CUDA 6.5 with OpenCV4Tegra and 352.63 Driver

Hello,

I want use cuda 6.5 with opencv4tegra on my notebook with Ubuntu 14.04 and GT 540M Device.

For the installation i have used this guide
http://developer.download.nvidia.com/embedded/OpenCV/L4T_21.1/README.txt

I downloaded it from here

cuda-repo-ubuntu1404-6-5-prod_6.5-19_amd64.deb + libopencv4tegra-repo_ubuntu1404_2.4.10.1_amd64.deb

But I do not use the 340.29 driver, which is included in cuda 6.5, because this causes a black screen after installation. I installed 352.63 driver, this is included in CUDA 7.5.

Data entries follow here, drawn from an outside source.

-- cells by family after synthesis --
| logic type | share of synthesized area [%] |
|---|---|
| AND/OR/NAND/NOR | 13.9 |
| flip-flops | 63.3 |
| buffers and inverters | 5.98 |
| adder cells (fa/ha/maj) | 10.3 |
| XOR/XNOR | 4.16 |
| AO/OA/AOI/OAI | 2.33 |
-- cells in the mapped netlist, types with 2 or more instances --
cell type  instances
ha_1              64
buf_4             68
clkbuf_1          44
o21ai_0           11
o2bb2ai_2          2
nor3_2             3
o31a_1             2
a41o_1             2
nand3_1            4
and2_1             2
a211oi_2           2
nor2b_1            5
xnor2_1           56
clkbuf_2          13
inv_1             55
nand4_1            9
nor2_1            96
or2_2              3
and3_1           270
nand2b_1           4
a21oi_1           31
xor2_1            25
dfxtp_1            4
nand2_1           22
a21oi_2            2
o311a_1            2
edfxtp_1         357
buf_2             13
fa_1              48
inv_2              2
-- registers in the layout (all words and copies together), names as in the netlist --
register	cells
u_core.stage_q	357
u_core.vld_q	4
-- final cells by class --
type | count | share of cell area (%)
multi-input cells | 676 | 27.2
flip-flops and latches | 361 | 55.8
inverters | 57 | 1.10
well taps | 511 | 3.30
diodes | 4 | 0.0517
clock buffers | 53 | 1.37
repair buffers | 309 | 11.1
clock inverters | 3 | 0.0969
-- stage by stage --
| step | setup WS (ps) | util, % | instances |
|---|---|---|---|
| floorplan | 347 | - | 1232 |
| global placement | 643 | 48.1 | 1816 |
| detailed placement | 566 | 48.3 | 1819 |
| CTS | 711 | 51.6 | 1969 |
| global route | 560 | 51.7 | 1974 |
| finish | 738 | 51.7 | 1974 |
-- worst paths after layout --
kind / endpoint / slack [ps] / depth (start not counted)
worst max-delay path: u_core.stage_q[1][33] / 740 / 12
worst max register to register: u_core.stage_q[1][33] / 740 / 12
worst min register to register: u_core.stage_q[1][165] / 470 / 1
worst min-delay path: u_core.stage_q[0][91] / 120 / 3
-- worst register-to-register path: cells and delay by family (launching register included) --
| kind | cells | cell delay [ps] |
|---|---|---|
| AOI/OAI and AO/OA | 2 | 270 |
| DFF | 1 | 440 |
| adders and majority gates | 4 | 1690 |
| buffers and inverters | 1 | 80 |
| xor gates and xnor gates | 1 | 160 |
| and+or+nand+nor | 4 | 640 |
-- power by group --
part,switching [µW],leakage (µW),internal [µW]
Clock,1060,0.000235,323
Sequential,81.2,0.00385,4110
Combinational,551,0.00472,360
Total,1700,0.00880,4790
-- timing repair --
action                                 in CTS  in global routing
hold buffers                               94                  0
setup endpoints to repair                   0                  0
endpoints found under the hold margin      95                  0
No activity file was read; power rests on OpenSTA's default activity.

The CUDA samples can be compiled and run successfully.

External Media
External Media

deviceQuery shows:

./deviceQuery Starting...

 CUDA Device Query (Runtime API) version (CUDART static linking)

Detected 1 CUDA Capable device(s)

Device 0: "GeForce GT 540M"
  CUDA Driver Version / Runtime Version          7.5 / 6.5
  CUDA Capability Major/Minor version number:    2.1
  Total amount of global memory:                 2048 MBytes (2147155968 bytes)
  ( 2) Multiprocessors, ( 48) CUDA Cores/MP:     96 CUDA Cores
  GPU Clock rate:                                1344 MHz (1.34 GHz)
  Memory Clock rate:                             900 Mhz
  Memory Bus Width:                              128-bit
  L2 Cache Size:                                 131072 bytes
  Maximum Texture Dimension Size (x,y,z)         1D=(65536), 2D=(65536, 65535), 3D=(2048, 2048, 2048)
  Maximum Layered 1D Texture Size, (num) layers  1D=(16384), 2048 layers
  Maximum Layered 2D Texture Size, (num) layers  2D=(16384, 16384), 2048 layers
  Total amount of constant memory:               65536 bytes
  Total amount of shared memory per block:       49152 bytes
  Total number of registers available per block: 32768
  Warp size:                                     32
  Maximum number of threads per multiprocessor:  1536
  Maximum number of threads per block:           1024
  Max dimension size of a thread block (x,y,z): (1024, 1024, 64)
  Max dimension size of a grid size    (x,y,z): (65535, 65535, 65535)
  Maximum memory pitch:                          2147483647 bytes
  Texture alignment:                             512 bytes
  Concurrent copy and kernel execution:          Yes with 1 copy engine(s)
  Run time limit on kernels:                     Yes
  Integrated GPU sharing Host Memory:            No
  Support host page-locked memory mapping:       Yes
  Alignment requirement for Surfaces:            Yes
  Device has ECC support:                        Disabled
  Device supports Unified Addressing (UVA):      Yes
  Device PCI Bus ID / PCI location ID:           1 / 0
  Compute Mode:
     < Default (multiple host threads can use ::cudaSetDevice() with device simultaneously) >

deviceQuery, CUDA Driver = CUDART, CUDA Driver Version = 7.5, CUDA Runtime Version = 6.5, NumDevs = 1, Device0 = GeForce GT 540M
Result = PASS

Next, I wanted to use opencv with this simple example:

#include <iostream>
#include "opencv2/opencv.hpp"
#include "opencv2/gpu/gpu.hpp"

int main (int argc, char* argv[])
{
        cv::Mat src_host = cv::imread("/home/obelov/file.png", CV_LOAD_IMAGE_GRAYSCALE);
        cv::gpu::GpuMat dst, src;
        src.upload(src_host);

        cv::gpu::threshold(src, dst, 128.0, 255.0, CV_THRESH_BINARY); // here comes the error
        cv::Mat result_host(dst);

        cv::imshow("Result", result_host);
        cv::waitKey();
    return 0;
}

this code is successfully compiled, but if you want to run this, comes an error

OpenCV Error: Gpu API call (invalid device function ) in call, file /hdd/buildbot/slaves/slave_ubuntu14/54-O4T-Ubuntu14/opencv/modules/gpu/include/opencv2/gpu/device/detail/transform_detail.hpp, line 361
terminate called after throwing an instance of 'cv::Exception'
  what():  /hdd/buildbot/slaves/slave_ubuntu14/54-O4T-Ubuntu14/opencv/modules/gpu/include/opencv2/gpu/device/detail/transform_detail.hpp:361: error: (-217) invalid device function  in function call

Could this error be due to the driver 352.63? Because CUDA 6.5 uses a 340.29?
CUDA Driver Version / Runtime Version 7.5 / 6.5
But, CUDA without using OpenCV works great!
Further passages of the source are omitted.